### config.mk
export PLATFORM = sky130hd
export DESIGN_NAME = cms_event_window_aggregator
export DESIGN_NICKNAME = d
export VERILOG_FILES = /design/src/rtl/continuous_monitoring_system_pkg.sv /design/src/rtl/cms_sat_counter.sv /design/src/rtl/cms_event_window_aggregator.sv
export SDC_FILE = /design/constraint.sdc
export NUM_CORES = 2
export LEC_CHECK = 0
export BUFFER_PORTS_ARGS = -buffer_cell sky130_fd_sc_hd__buf_2
export CORE_AREA = 4 4 465 467
export CTS_BUF_LIST = sky130_fd_sc_hd__clkbuf_8
export CTS_CLUSTER_DIAMETER = 80
export DETAILED_ROUTE_END_ITERATION = 7
export DIE_AREA = 0 0 469 471
export HOLD_SLACK_MARGIN = 0.05
export SETUP_SLACK_MARGIN = 0.02
export SLEW_MARGIN = 10
export SYNTH_ARGS = -nofsm -noshare
export SYNTH_HDL_FRONTEND = slang
export SYNTH_SLANG_ARGS = --single-unit
### constraint.sdc
create_clock -name clk -period 10.48 [get_ports clk]
set_clock_uncertainty 0.2 [all_clocks]
set_input_delay 2.096 -clock clk [delete_from_list [all_inputs] [get_ports clk]]
set_output_delay 2.096 -clock clk [all_outputs]
set_load 0.02 [all_outputs]
### src/rtl/continuous_monitoring_system_pkg.sv
// Shared definitions for the continuous monitoring system blocks:
// the control register map of the event window aggregator and the
// field widths carried in its trace packets.
package continuous_monitoring_system_pkg;

  typedef enum logic [7:0] {
    AGGR_ENABLE     = 8'h40,
    AGGR_WINDOW_LEN = 8'h41,
    AGGR_EVENT_MASK = 8'h42,
    AGGR_CLEAR      = 8'h43
  } aggr_ctrl_addr_t;

  localparam int AGGR_INDEX_WIDTH = 32;
  localparam int AGGR_DROP_WIDTH  = 32;

endpackage

### src/rtl/cms_sat_counter.sv
// Saturating up-counter: holds at all ones instead of wrapping.
// A clear request takes priority over an increment.
module cms_sat_counter #(
  parameter int WIDTH = 16
) (
  input  logic             clk,
  input  logic             rst,
  input  logic             clear,
  input  logic             inc,
  output logic [WIDTH-1:0] count
);

  logic [WIDTH-1:0] count_q, count_d;

  // Next count: clear wins, otherwise increment until all ones.
  always_comb begin
    count_d = count_q;
    if (clear) begin
      count_d = '0;
    end else if (inc && (count_q != '1)) begin
      count_d = count_q + WIDTH'(1);
    end
  end

  // Count register.
  always_ff @(posedge clk) begin
    if (rst) begin
      count_q <= '0;
    end else begin
      count_q <= count_d;
    end
  end

  assign count = count_q;

endmodule

### src/rtl/cms_event_window_aggregator.sv
// Event window aggregator: counts performance-event bits per channel over
// a programmable window of enabled cycles and, when a window closes, emits
// one AXI-Stream packet with all counters, the closing pc and the window
// index. One registered output slot; a snapshot arriving while the slot is
// stalled is discarded.
// Optional build macro CMS_AGGR_DROP_COUNTER_EN adds a saturating count of
// discarded snapshots to every packet.
module cms_event_window_aggregator
  import continuous_monitoring_system_pkg::*;
#(
  parameter int XLEN           = 64,
  parameter int NUM_EVENTS     = 16,
  parameter int COUNTER_WIDTH  = 16,
  parameter int AXI_DATA_WIDTH = 1024,
  parameter int DEFAULT_WINDOW = 1000
) (
  input  logic                      clk,
  input  logic                      rst,
  input  logic [XLEN-1:0]           pc,
  input  logic                      pc_valid,
  input  logic [NUM_EVENTS-1:0]     performance_events,
  input  aggr_ctrl_addr_t           ctrl_addr,
  input  logic [63:0]               ctrl_wdata,
  input  logic                      ctrl_write_enable,
  output logic                      M_AXIS_tvalid,
  input  logic                      M_AXIS_tready,
  output logic [AXI_DATA_WIDTH-1:0] M_AXIS_tdata,
  output logic                      M_AXIS_tlast,
  input  logic [31:0]               tlast_interval
);

  localparam int P = NUM_EVENTS * COUNTER_WIDTH;

  if (AXI_DATA_WIDTH < P + XLEN + 64) begin : g_width_check
    $error("AXI_DATA_WIDTH too small for counters, pc, index and drop fields");
  end
  if (NUM_EVENTS < 1 || NUM_EVENTS > 64) begin : g_events_check
    $error("NUM_EVENTS must be in 1..64");
  end

  logic                  enable_q, enable_d;
  logic [31:0]           window_len_q, window_len_d;
  logic [NUM_EVENTS-1:0] mask_q, mask_d;
  logic                  clear_wr;

  logic [31:0]                 cycle_q, cycle_d;
  logic [AGGR_INDEX_WIDTH-1:0] win_idx_q, win_idx_d;
  logic [31:0]                 frame_q, frame_d;

  logic                      tvalid_q, tvalid_d;
  logic [AXI_DATA_WIDTH-1:0] tdata_q, tdata_d;
  logic                      tlast_q, tlast_d;

  logic [NUM_EVENTS-1:0]                    inc;
  logic [NUM_EVENTS-1:0][COUNTER_WIDTH-1:0] cnt;
  logic [NUM_EVENTS-1:0][COUNTER_WIDTH-1:0] snap;
  logic [AXI_DATA_WIDTH-1:0]                pkt;

  logic close, handshake, load, drop, tlast_new;

  // Control register writes; clear is a one-cycle strobe.
  always_comb begin
    enable_d     = enable_q;
    window_len_d = window_len_q;
    mask_d       = mask_q;
    clear_wr     = 1'b0;
    if (ctrl_write_enable) begin
      case (ctrl_addr)
        AGGR_ENABLE:     enable_d     = ctrl_wdata[0];
        AGGR_WINDOW_LEN: window_len_d = ctrl_wdata[31:0];
        AGGR_EVENT_MASK: mask_d       = ctrl_wdata[NUM_EVENTS-1:0];
        AGGR_CLEAR:      clear_wr     = 1'b1;
        default:         ;
      endcase
    end
  end

  // A zero window length never closes, so counters free-run.
  assign close = enable_q && (window_len_q != 32'd0) &&
                 (cycle_q == window_len_q - 32'd1);

  assign inc = (enable_q && pc_valid) ? (performance_events & mask_q) : '0;

  for (genvar i = 0; i < NUM_EVENTS; i++) begin : g_ch
    cms_sat_counter #(.WIDTH(COUNTER_WIDTH)) u_cnt (
      .clk   (clk),
      .rst   (rst),
      .clear (clear_wr | close),
      .inc   (inc[i]),
      .count (cnt[i])
    );
  end

  // Snapshot includes this cycle's events so the closing cycle counts in its own window.
  always_comb begin
    for (int i = 0; i < NUM_EVENTS; i++) begin
      snap[i] = (inc[i] && (cnt[i] != '1)) ? cnt[i] + COUNTER_WIDTH'(1) : cnt[i];
    end
  end

`ifdef CMS_AGGR_DROP_COUNTER_EN
  logic [AGGR_DROP_WIDTH-1:0] drop_q, drop_d;

  // Saturating count of discarded snapshots; an AGGR_CLEAR write resets it.
  always_comb begin
    drop_d = drop_q;
    if (clear_wr) begin
      drop_d = '0;
    end else if (drop && (drop_q != '1)) begin
      drop_d = drop_q + AGGR_DROP_WIDTH'(1);
    end
  end

  // Drop counter register.
  always_ff @(posedge clk) begin
    if (rst) begin
      drop_q <= '0;
    end else begin
      drop_q <= drop_d;
    end
  end
`else
  logic unused_drop;
  assign unused_drop = drop;
`endif

  // Packet assembly; fields not listed stay zero.
  always_comb begin
    pkt = '0;
    for (int i = 0; i < NUM_EVENTS; i++) begin
      pkt[i*COUNTER_WIDTH +: COUNTER_WIDTH] = snap[i];
    end
    pkt[P +: XLEN]                    = pc;
    pkt[P+XLEN +: AGGR_INDEX_WIDTH]   = win_idx_q;
`ifdef CMS_AGGR_DROP_COUNTER_EN
    pkt[P+XLEN+32 +: AGGR_DROP_WIDTH] = drop_q;
`endif
  end

  assign handshake = tvalid_q && M_AXIS_tready;
  assign load      = close && (!tvalid_q || M_AXIS_tready);
  assign drop      = close && tvalid_q && !M_AXIS_tready;

  // Window timing, frame position and output slot next state.
  always_comb begin
    cycle_d = cycle_q;
    if (clear_wr || close) begin
      cycle_d = '0;
    end else if (enable_q) begin
      cycle_d = cycle_q + 32'd1;
    end

    win_idx_d = close ? win_idx_q + AGGR_INDEX_WIDTH'(1) : win_idx_q;

    frame_d = frame_q;
    if (handshake) begin
      frame_d = tlast_q ? 32'd0 : frame_q + 32'd1;
    end

    // The >= comparison ends an overlong frame when tlast_interval shrinks.
    tlast_new = (tlast_interval <= 32'd1) || (frame_d >= tlast_interval - 32'd1);

    tvalid_d = tvalid_q;
    tdata_d  = tdata_q;
    tlast_d  = tlast_q;
    if (load) begin
      tvalid_d = 1'b1;
      tdata_d  = pkt;
      tlast_d  = tlast_new;
    end else if (handshake) begin
      tvalid_d = 1'b0;
    end
  end

  // State registers.
  always_ff @(posedge clk) begin
    if (rst) begin
      enable_q     <= 1'b0;
      window_len_q <= 32'(DEFAULT_WINDOW);
      mask_q       <= '1;
      cycle_q      <= '0;
      win_idx_q    <= '0;
      frame_q      <= '0;
      tvalid_q     <= 1'b0;
      tdata_q      <= '0;
      tlast_q      <= 1'b0;
    end else begin
      enable_q     <= enable_d;
      window_len_q <= window_len_d;
      mask_q       <= mask_d;
      cycle_q      <= cycle_d;
      win_idx_q    <= win_idx_d;
      frame_q      <= frame_d;
      tvalid_q     <= tvalid_d;
      tdata_q      <= tdata_d;
      tlast_q      <= tlast_d;
    end
  end

  logic unused_wdata;
  assign unused_wdata = ^ctrl_wdata[63:32];

  assign M_AXIS_tvalid = tvalid_q;
  assign M_AXIS_tdata  = tdata_q;
  assign M_AXIS_tlast  = tlast_q;

endmodule
Word level (Yosys, flattened, before mapping):

Index checks and enable logic that the tools add are counted.

* memory bits (read-only): 0
* word-level logic and storage cells: 126
* input bits: 189
* bits in latches: 0
* bits in writable memories: 0
* output and inout port bits: 1026
* memories kept: 0
* register bits after elaboration: 755

* muxes and demuxes: 23
* div/mod/pow operators: 0
* reduce and logical (&&, ||, !) cells: 32
* bitwise gates (word level): 2
* $lt $le $gt $ge: 2
* eq/ne operators: 21
* add/subtract/negate cells: 21
* shifts and indexed selects: 0
* multipliers: 0

Operators by type and width (number)
* 16-bit 2-to-1 mux: 17
* 16-bit by 1-bit adder with 16-bit output (second input constant): 16
* 16-bit inequality test (second input constant): 16
* 32-bit by 1-bit adder with 32-bit output (second input constant): 3
* 32-bit 2-to-1 mux: 2
* 32-bit by 1-bit subtractor with 32-bit output (second input constant): 2
* 32-bit == test: 1
* 8-bit by 7-bit == test with 1-bit output (second input constant): 4
* 32-bit greater-or-equal comparator: 1
* 32-bit by 1-bit less-or-equal comparator with 1-bit output (second input constant): 1
* 32-bit nonzero test: 1
* 1-bit logical AND: 21
* 16-bit bitwise AND: 1
* 2-bit AND reduction: 3
* 1-bit 2-to-1 mux: 4
* 2-bit OR reduction: 2
* 1-bit logical OR: 3
* 2-bit nonzero test: 1
* 1-bit zero test: 1
* 1-bit OR: 1

Longest topological paths before layout:

* word-level depth: 5
* depth in mapped cells: 18
* gate-level depth less buffers: 18

Cells and area by module:

From an unflattened synthesis, not the netlist that was laid out.

* cell total of the unflattened synthesis: 5603
* area, all modules: 46872.5 um2

Modules (own cells, without submodules)
* cms_event_window_aggregator: cells each 3971, sequential area each 9989.6 um2, area an instance 32198.4 um2, times used 1
* cms_sat_counter: cells each 102, sequential area each 320.3 um2, area an instance 917.1 um2, times used 16

Least setup slack after synthesis:

OpenSTA, ideal clock, no wires.

* path type: input to register
* start point: input port tlast_interval[10]
* end point: register tlast_q, in the netlist M_AXIS_tlast
* slack: 5226 ps
* path buffers: 0
* cell stages on the path: 14
* arrival: 4966 ps
* required time: 10192 ps
* path through: nor2_1 or4b_2 nor3_1 nor2b_1 nand3_1 nor4_1 xnor2_1 ha_1 nand4_1 or2_2 a221o_1 nand2_1 a211oi_1 o31ai_1

* longest elaborated chain between the ends: 3
* elaborated cells between the ends (all ways): 4

Ends and longest elaborated chain
* start: declaration: line cms_event_window_aggregator.sv:29 `input logic [31:0] tlast_interval`
* 32-bit by 1-bit subtractor with 32-bit output: line cms_event_window_aggregator.sv:161 `tlast_new = (tlast_interval <= 32'd1) || (frame_d >= tlast_interval - 32'd1);`
* 32-bit greater-or-equal comparator: line cms_event_window_aggregator.sv:161
* 1-bit logical OR *: line cms_event_window_aggregator.sv:161
* end signal: assignment: line cms_event_window_aggregator.sv:196 `tlast_q <= tlast_d;`
* end: declaration: line cms_event_window_aggregator.sv:52 `logic tlast_q, tlast_d;`

Every way passes the cells marked *; elsewhere a longest branch is shown, timed or not.
A chain may end at the register's enable or synchronous reset.

Worst setup path in the final report:

* start point: register window_len_q[7]
* end point: register g_ch[1].u_cnt.count_q[8]

* longest elaborated chain between the ends: 5
* elaborated cells between the ends (all ways): 7

Ends and longest elaborated chain
* start: declaration: line cms_event_window_aggregator.sv:42 `logic [31:0] window_len_q, window_len_d;`
* start signal: assignment: line cms_event_window_aggregator.sv:179 `window_len_q <= 32'(DEFAULT_WINDOW);`
* start signal: assignment: line cms_event_window_aggregator.sv:189 `window_len_q <= window_len_d;`
* 32-bit by 1-bit subtractor with 32-bit output / 32-bit nonzero test (equally long branches): line cms_event_window_aggregator.sv:80, cms_event_window_aggregator.sv:79
* 32-bit == test / 1-bit logical AND (equally long branches): line cms_event_window_aggregator.sv:80, cms_event_window_aggregator.sv:79
* 1-bit logical AND *: line cms_event_window_aggregator.sv:79 `assign close = enable_q && (window_len_q != 32'd0) &&`
* 1-bit OR *: line cms_event_window_aggregator.sv:88 `.clear (clear_wr | close),`
* 2-bit OR reduction (no source line) *
* end signal: assignment: line cms_sat_counter.sv:30 `count_q <= count_d;`
* end: declaration: line cms_sat_counter.sv:13 `logic [WIDTH-1:0] count_q, count_d;`

Marked as above.

==> summary.txt <==
Clocking
  – Root Buffer Master: clkbuf_8
  – Bufs on Longest Clock Path: 3
  – Clock slew at reported path FFs: 0.06 ns
  – Max H-tree Level: 4
  – Clk Latency, worst-skew pair: 0.88 ns
  – CTS Buf Count: 145
  – Buffer count from post-CTS setup fixing: 0
  – Post-cts resize count: 0
  – Clock Sinks: 755
  – CTS Hold Bufs: 0
  – CTS tree: yes

Drt
  – DRT Pass-1 Iters: 5
  – DRC viols: 0
  – Post-DR vias/cell: 4.05
  – Via count: 32,700
  – Post-DRT Antenna Nets: 0
  – Avg WL per Cell: 17.4 microns
  – Drt total wl: 140,000 microns
  – DRT iter0 DRCs: 1,610

Worst setup path
  – Slowest cell on the critical path: or4_4
  – Crit path kind: flop to flop
  – CP max stage delay: 0.76 ns
  – CP Cell Sequence: or4_4 -> or4_1 -> or3_1 -> o31ai_2 -> nand3_1 -> or4_4 -> o21ai_4 -> buf_4 -> buf_12 -> nor2_1
  – Req. time, crit path: 10.98 ns
  – Crit path DAT: 6.43 ns
  – CP endpoint kind: flop
  – Worst-path maximum fanout: 181
  – Most used cell, CP: or4_4
  – Worst Setup Start Kind: flop

Place
  – Placed Cells: 7,801
  – Area post-placement: 0.0425 sq mm
  – RD Place Congestion: 0.840
  – Port bufs: 510
  – HPWL Detailed: 105,000 microns

Floorplanning
  – Die Y: 471 microns
  – Initial core utilization: 0.188
  – Die X: 469 microns
  – Die area: 0.221 sq mm
  – Io pins: 1,215
  – Row cnt: 169
  – Core Box Area: 0.212 sq mm

STA
  – Final hold viol count: 0
  – RSZ-0062 raised after global routing: no
  – Fmax: 0.168 GHz
  – Sum of negative setup slack: 0 ns
  – Fin. max-slew vios: 0
  – Measured slew at the worst slew-check pin: 1.20 ns
  – Hold Slack: 0.268 ns
  – Final Setup Violations: 0
  – Min cycle time layout: 5.94 ns
  – Period utilization: 0.566
  – Slew HR: 0.199

Pwr
  – Sw Ratio: 0.274
  – Comb power frac: 0.055
  – Maximum vdd ir drop: 0.111 mV
  – Power Density: 140 mW/mm^2
  – P_int: 0.00466 W
  – Clock share of power: 0.497
  – Leakage: 17.9 nW
  – Sequential share of power: 0.448
  – Total chip power: 0.00641 W
  – Switching power total: 0.00176 W

Global route
  – GRT busiest layer: met2
  – Met3 usage: 0.0403
  – GR Layer Usage met1: 0.136
  – Global route overflow: 0
  – Gr usage total: 0.120
  – Initial antenna violation count: 37
  – First-pass GRT wire length: 202,000 microns
  – Met2 Use GR: 0.208
  – Largest net degree at the start of global routing: 189
  – Vias in the first global route: 31,000

Layout
  – Layout Area Growth over Synthesis: 15.1%
  – Commonest non-fill, non-tap cells in the layout: 755 x dfxtp_1, 672 x conb_1, 509 x buf_2, 449 x nor2_1, 338 x nor3_1
  – Finished Layout Cells: 8,079
  – Share of cells above drive strength 1: 0.155
  – Most common cell after layout, fill and taps aside: dfxtp_1
  – Fin nets: 5,370
  – Fin area: 0.0457 sq mm

Synth
  – Compound-Gate Fraction of Synth Area: 0.151
  – #FFs+latches synth: 755
  – Main combinational cell family by area after synthesis: simple AND/OR/NAND/NOR gates
  – Most used flip-flop cell after synthesis: dfxtp_1
  – Cells after Synth: 4,721
  – Simple-gate share of the synthesized area: 0.199
  – Fraction of registers with async set or reset after synthesis: 0
  – Sequential area share after synthesis: 0.380
  – Synthesized cell area: 0.0398 sq mm
  – Mux share of post-synthesis cell area: 0.0139
  – Post-Synth Adder-Cell Area: 0.0170
  – EDFF count, synth: 0
  – Netlist cell types: 66
  – Number of synthesis warnings: 0
  – Post-Synth XOR/XNOR Area: 0.0784
  – Synthesized area per cell: 8.42 sq um

Status
  – Outcome: finished, final reports clean

Worst hold path
  – Hold Crit Class: flop to flop

Flow run
  – MaxCap Viol Count: 0
-- worst paths after layout --
| path | start | to | slack (ns) | cells past startpoint |
|---|---|---|---|---|
| min reg2reg | mask_q[3]$_SDFFE_PP1P_ | mask_q[3]$_SDFFE_PP1P_ | 0.27 | 2 |
| min | mask_q[3]$_SDFFE_PP1P_ | mask_q[3]$_SDFFE_PP1P_ | 0.27 | 2 |
| max reg2reg | window_len_q[7]$_SDFFE_PP1P_ | g_ch[1].u_cnt.count[8]$_SDFF_PP0_ | 4.54 | 10 |
| max | window_len_q[7]$_SDFFE_PP1P_ | g_ch[1].u_cnt.count[8]$_SDFF_PP0_ | 4.54 | 10 |
-- cells by family after synthesis --
logic type                 after synthesis
and+or+nand+nor                       1612
buffers and inverters                 1000
DFF                                    755
xor gates and xnor gates               356
other                                    1
AOI/OAI and AO/OA                      890
adders and majority gates               54
muxes                                   53
-- critical path, delay by kind of cell, from the launching register on --
family | cells | cell delay, ns
DFF | 1 | 0.39
and+or+nand+nor | 6 | 2.70
AOI/OAI and AO/OA | 2 | 0.95
buffers and inverters | 2 | 1.05
-- power by group through the flow --
stage	Clock, W	Sequential [W]	Combinational, W
finish	0.00319	0.00287	0.000353
global route	0.00345	0.00287	0.000384
CTS	0.00333	0.00287	0.000349
detailed placement	0	0.00293	0.000348
global placement	0	0.00293	0.000347
floorplan	0	0.00293	0.000466
-- cell usage after synthesis (all sizes together) (54+ instances only) --
| cell | count | area share |
|---|---|---|
| a21boi | 250 | 0.047 |
| a21oi | 160 | 0.020 |
| and3 | 55 | 0.0087 |
| buf | 762 | 0.14 |
| clkbuf | 194 | 0.018 |
| dfxtp | 755 | 0.38 |
| ha | 54 | 0.017 |
| nand2 | 204 | 0.019 |
| nand3 | 255 | 0.032 |
| nand4 | 107 | 0.017 |
| nor2 | 451 | 0.043 |
| nor3 | 338 | 0.043 |
| o21a | 254 | 0.048 |
| o21ai | 130 | 0.017 |
| xnor2 | 183 | 0.040 |
| xor2 | 173 | 0.038 |
-- sequential cells by signal (all words and copies together) (netlist names) --
register / cells
M_AXIS_tdata: 352
M_AXIS_tlast: 1
M_AXIS_tvalid: 1
cycle_q: 32
enable_q: 1
frame_q: 32
g_ch.u_cnt.count: 256
mask_q: 16
win_idx_q: 32
window_len_q: 32
-- metrics by stage --
step | util | setup slack [ns]
after floorplan | - | 5.23
final | 0.216 | 4.54
after global routing | 0.216 | 4.22
after global placement | 0.201 | 4.36
after detailed placement | 0.201 | 4.31
after CTS | 0.216 | 4.52
-- routing by layer --
metal	wire length, microns	vias to the layer above
met1	55400	15700
met5	41	-
met3	10800	241
met2	69200	979
li1	-	15800
met4	5000	6
-- cell type report --
class,count,area (sq um)
fillers,23500,166000
flip-flops and latches,755,15100
inverters,44,173
clock buffers,178,2450
repair buffers,544,2880
diodes,23,57.6
well taps,2821,3530
multi-input cells,3637,20800
clock inverters,77,713
Note: power is estimated with default switching activity, not from simulation.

- [TRY IT]: Look for the word "placement" in every line of the listing and copy the lines that have it.

- [ANSWER TO THIS TASK]:
  – Area post-placement: 0.0425 sq mm
detailed placement	0	0.00293	0.000348
global placement	0	0.00293	0.000347
after global placement | 0.201 | 4.36
after detailed placement | 0.201 | 4.31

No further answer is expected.